Un « reset » majuscule...C'est l'histoire d'un changement de paradigme inimaginable encore à l'aube de l'année 2020 où de nombreux responsables politiques et industriels vantaient encore sans aucune vision à long terme les avantages économiques et financiers de la mondialisation. La crise sanitaire (Covid 19) puis la guerre en Ukraine ont remis en question un certain nombre de convictions en révélant brutalement et cruellement aux responsables politiques et industriels français (mais pas que) les vulnérabilités de la France et de ses filières industrielles, qui dépendent de plus en plus des pays étrangers pour les approvisionnements stratégiques notamment.
« Nous avons fini par penser, dans les années 90 et 2000, que l'Europe était devenue un gros marché, confortable, théâtre d'influence et de prédation à tout-va (...) Funeste erreur ! Nous devons pour ces infrastructures critiques, retrouver, au niveau européen, une vraie politique de souveraineté ! », avait très clairement expliqué en février 2020 à l'École de guerre Emmanuel Macron.
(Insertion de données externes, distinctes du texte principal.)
File: src/rtl/axis_accel_pkg.sv
// Shared types and constants for the AXI-Stream frame accelerator bridge.
// Holds the FSM state encodings, default widths and a constant-safe clog2.
package axis_accel_pkg;

  localparam int DEF_DATA_WIDTH    = 32;
  localparam int DEF_NUM_IN_WORDS  = 32;
  localparam int DEF_NUM_OUT_WORDS = 1;
  localparam int DEF_CNT_WIDTH     = 16;

  typedef enum logic [2:0] {
    ST_LOAD  = 3'd0,
    ST_DRAIN = 3'd1,
    ST_START = 3'd2,
    ST_WAIT  = 3'd3,
    ST_SEND  = 3'd4
  } bridge_state_e;

  typedef enum logic {
    SER_IDLE = 1'b0,
    SER_SEND = 1'b1
  } ser_state_e;

  // Returns ceil(log2(value)); usable in parameter context.
  function automatic int clog2(input int value);
    int r;
    r = 0;
    for (int i = 0; i < 31; i++) begin
      if ((1 << i) < value) r = i + 1;
    end
    return r;
  endfunction

endpackage

File: src/rtl/axis_frame_accel_bridge_if.sv
// Stream handshake bundle. A beat transfers on a cycle where valid && ready;
// the master holds data/last stable while valid is high and ready is low.
interface axis_frame_accel_bridge_if #(
  parameter int DATA_WIDTH = 32
);

  logic [DATA_WIDTH-1:0] data;
  logic                  valid;
  logic                  ready;
  logic                  last;

  modport master (output data, output valid, output last, input ready);
  modport slave  (input data, input valid, input last, output ready);

endinterface

File: src/rtl/axis_out_serializer.sv
// Captures the core result and emits it word by word on the output stream,
// pulsing done_o on the handshake of the final word.
module axis_out_serializer
  import axis_accel_pkg::*;
#(
  parameter int DATA_WIDTH    = DEF_DATA_WIDTH,
  parameter int NUM_OUT_WORDS = DEF_NUM_OUT_WORDS
) (
  input  logic                                clk_i,
  input  logic                                rst_ni,
  input  logic                                load_i,
  input  logic [NUM_OUT_WORDS*DATA_WIDTH-1:0] result_i,
  axis_frame_accel_bridge_if.master           m_axis,
  output logic                                done_o
);

  localparam int RP_W = (NUM_OUT_WORDS > 1) ? clog2(NUM_OUT_WORDS) : 1;

  ser_state_e                          state_q, state_d;
  logic [NUM_OUT_WORDS*DATA_WIDTH-1:0] res_q, res_d;
  logic [RP_W-1:0]                     rp_q, rp_d;
  logic                                last_word;

  assign last_word = (rp_q == RP_W'(NUM_OUT_WORDS - 1));

  assign m_axis.valid = (state_q == SER_SEND);
  assign m_axis.last  = (state_q == SER_SEND) && last_word;
  assign m_axis.data  = res_q[int'(rp_q)*DATA_WIDTH +: DATA_WIDTH];

  always_ff @(posedge clk_i or negedge rst_ni) begin
    if (!rst_ni) begin
      state_q <= SER_IDLE;
      res_q   <= '0;
      rp_q    <= '0;
    end else begin
      state_q <= state_d;
      res_q   <= res_d;
      rp_q    <= rp_d;
    end
  end

  always_comb begin
    state_d = state_q;
    res_d   = res_q;
    rp_d    = rp_q;
    done_o  = 1'b0;
    case (state_q)
      SER_IDLE: begin
        if (load_i) begin
          res_d   = result_i;
          rp_d    = '0;
          state_d = SER_SEND;
        end
      end
      SER_SEND: begin
        if (m_axis.ready) begin
          if (last_word) begin
            done_o  = 1'b1;
            rp_d    = '0;
            state_d = SER_IDLE;
          end else begin
            rp_d = rp_q + 1'b1;
          end
        end
      end
      default: state_d = SER_IDLE;
    endcase
  end

endmodule
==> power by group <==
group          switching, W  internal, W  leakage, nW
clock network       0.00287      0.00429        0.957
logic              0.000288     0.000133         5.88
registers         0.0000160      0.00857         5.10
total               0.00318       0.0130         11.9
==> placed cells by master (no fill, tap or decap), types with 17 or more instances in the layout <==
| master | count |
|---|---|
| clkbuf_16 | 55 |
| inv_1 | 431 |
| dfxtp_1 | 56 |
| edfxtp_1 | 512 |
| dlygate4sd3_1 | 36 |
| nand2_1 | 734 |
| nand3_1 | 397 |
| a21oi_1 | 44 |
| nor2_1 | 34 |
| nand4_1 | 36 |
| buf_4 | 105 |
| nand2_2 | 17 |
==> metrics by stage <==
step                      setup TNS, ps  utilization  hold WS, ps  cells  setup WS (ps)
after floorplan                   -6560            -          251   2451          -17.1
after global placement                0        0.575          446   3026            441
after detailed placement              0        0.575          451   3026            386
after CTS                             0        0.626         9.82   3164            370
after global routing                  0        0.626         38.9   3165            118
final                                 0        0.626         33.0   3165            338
L'industrie de défense, qui semblait par définition être souveraine plus que toute autre secteur, n'échappe pas non plus à cette exposition risquée de dépendances étrangères (majoritairement en Europe), qui représentent 10% environ de la production de l'industrie de l'armement tricolore. La sécurisation des chaînes d'approvisionnement implique donc, lorsque cela est possible, la relocalisation de certaines productions dans un objectif de réduction des dépendances vis-à-vis d'États étrangers et de diminution des risques logistiques ou de priorisation économique. « Cette dépendance n'était pas une erreur dans le passé. Dans le contexte d'avant, on pouvait accepter certaines choses. On a revisité tout cela dans le contexte d'aujourd'hui et cela peut changer la façon de sourcer certaines matières premières », a expliqué lors du Paris Air Forum organisé le 16 juin par La Tribune Alexandre Lahousse, chef du service des affaires industrielles et de l'intelligence économique à la direction générale de l'armement (DGA).